**WORK REQUEST:** Please repeat only the stretch of records running from the first line through the line that contains "export SYNTH_SLANG_ARGS = --single-unit".

**EXERCISE MATERIAL:**
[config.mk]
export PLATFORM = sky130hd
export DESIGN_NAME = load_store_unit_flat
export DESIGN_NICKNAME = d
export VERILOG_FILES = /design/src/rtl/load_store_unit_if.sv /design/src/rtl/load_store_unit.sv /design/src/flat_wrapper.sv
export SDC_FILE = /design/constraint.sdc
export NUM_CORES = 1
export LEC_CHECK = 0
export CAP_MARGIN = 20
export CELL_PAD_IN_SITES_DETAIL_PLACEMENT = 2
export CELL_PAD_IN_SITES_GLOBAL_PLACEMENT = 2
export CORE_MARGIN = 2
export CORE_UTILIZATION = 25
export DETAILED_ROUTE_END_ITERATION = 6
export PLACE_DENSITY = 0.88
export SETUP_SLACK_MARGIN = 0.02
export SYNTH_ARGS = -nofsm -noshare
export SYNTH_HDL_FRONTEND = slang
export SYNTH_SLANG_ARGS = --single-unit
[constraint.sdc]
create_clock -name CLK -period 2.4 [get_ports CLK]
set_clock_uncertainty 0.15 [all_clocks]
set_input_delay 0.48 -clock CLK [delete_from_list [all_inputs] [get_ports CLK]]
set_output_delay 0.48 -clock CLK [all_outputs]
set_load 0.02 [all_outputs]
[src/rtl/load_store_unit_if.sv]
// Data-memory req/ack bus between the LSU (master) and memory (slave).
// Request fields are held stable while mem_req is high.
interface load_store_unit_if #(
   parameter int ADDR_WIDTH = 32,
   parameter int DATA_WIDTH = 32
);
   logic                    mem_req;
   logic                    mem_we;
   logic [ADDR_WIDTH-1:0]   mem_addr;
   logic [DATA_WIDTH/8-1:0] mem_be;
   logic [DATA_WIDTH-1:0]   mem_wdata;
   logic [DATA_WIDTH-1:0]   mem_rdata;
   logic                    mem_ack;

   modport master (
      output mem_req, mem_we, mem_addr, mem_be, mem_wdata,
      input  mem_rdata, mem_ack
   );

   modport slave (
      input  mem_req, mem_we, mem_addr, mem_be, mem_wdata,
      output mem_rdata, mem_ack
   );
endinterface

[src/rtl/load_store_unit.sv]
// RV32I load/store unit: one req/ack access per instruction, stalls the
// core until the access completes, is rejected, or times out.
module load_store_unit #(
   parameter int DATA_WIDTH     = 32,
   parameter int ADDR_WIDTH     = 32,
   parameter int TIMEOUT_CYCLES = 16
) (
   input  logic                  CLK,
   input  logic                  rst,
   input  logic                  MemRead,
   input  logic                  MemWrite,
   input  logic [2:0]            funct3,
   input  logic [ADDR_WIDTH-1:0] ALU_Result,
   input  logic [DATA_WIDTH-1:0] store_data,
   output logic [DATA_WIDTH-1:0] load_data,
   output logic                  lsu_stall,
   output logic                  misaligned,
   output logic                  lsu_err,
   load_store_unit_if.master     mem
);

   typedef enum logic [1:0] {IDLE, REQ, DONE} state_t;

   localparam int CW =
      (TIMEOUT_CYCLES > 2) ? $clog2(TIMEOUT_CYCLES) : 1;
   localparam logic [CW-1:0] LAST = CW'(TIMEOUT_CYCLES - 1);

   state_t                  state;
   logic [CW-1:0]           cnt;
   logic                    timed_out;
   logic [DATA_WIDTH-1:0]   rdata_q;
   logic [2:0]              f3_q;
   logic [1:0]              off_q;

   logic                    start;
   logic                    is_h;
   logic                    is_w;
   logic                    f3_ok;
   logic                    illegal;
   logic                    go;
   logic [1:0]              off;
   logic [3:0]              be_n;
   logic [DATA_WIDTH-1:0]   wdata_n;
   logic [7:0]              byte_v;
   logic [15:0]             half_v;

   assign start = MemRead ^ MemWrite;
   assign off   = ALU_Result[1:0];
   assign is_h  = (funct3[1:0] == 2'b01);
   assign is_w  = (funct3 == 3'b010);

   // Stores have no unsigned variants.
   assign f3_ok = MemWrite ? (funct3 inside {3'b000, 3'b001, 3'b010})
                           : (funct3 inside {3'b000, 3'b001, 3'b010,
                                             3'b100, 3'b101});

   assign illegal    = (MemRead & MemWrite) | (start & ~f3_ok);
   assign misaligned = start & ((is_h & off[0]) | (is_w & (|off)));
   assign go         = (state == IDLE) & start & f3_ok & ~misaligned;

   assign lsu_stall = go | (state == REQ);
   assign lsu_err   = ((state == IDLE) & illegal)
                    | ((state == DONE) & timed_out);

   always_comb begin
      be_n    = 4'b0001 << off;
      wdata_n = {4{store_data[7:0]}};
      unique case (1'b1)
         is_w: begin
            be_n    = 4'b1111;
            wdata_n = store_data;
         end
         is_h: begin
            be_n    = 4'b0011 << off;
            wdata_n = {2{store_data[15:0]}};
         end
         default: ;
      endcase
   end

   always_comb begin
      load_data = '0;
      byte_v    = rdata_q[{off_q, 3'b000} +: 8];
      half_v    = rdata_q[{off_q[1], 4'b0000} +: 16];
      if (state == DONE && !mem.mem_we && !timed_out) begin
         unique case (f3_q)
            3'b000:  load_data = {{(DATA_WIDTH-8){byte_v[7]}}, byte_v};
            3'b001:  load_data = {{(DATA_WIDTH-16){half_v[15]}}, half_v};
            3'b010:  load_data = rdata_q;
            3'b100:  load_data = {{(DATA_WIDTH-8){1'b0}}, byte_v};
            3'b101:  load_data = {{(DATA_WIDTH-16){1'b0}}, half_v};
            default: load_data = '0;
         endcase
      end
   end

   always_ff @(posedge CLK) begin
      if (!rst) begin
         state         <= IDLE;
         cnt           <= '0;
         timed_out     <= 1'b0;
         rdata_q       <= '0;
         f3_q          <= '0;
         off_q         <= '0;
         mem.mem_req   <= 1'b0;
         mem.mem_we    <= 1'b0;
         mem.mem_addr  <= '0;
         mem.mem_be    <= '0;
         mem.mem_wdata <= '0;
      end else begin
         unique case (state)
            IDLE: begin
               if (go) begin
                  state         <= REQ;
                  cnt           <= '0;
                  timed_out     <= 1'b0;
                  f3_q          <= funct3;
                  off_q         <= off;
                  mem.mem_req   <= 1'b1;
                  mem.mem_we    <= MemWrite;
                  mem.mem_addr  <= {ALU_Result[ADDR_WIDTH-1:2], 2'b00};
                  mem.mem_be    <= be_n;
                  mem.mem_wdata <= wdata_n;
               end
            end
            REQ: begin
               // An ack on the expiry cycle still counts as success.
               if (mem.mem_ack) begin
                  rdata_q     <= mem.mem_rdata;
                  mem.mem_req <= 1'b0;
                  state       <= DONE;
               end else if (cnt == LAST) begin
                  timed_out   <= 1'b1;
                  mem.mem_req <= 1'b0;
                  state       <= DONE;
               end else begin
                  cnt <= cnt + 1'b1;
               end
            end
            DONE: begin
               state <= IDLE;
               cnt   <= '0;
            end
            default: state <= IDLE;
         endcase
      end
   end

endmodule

**RESPONSE TO THIS TASK:**
[config.mk]
export PLATFORM = sky130hd
export DESIGN_NAME = load_store_unit_flat
export DESIGN_NICKNAME = d
export VERILOG_FILES = /design/src/rtl/load_store_unit_if.sv /design/src/rtl/load_store_unit.sv /design/src/flat_wrapper.sv
export SDC_FILE = /design/constraint.sdc
export NUM_CORES = 1
export LEC_CHECK = 0
export CAP_MARGIN = 20
export CELL_PAD_IN_SITES_DETAIL_PLACEMENT = 2
export CELL_PAD_IN_SITES_GLOBAL_PLACEMENT = 2
export CORE_MARGIN = 2
export CORE_UTILIZATION = 25
export DETAILED_ROUTE_END_ITERATION = 6
export PLACE_DENSITY = 0.88
export SETUP_SLACK_MARGIN = 0.02
export SYNTH_ARGS = -nofsm -noshare
export SYNTH_HDL_FRONTEND = slang
export SYNTH_SLANG_ARGS = --single-unit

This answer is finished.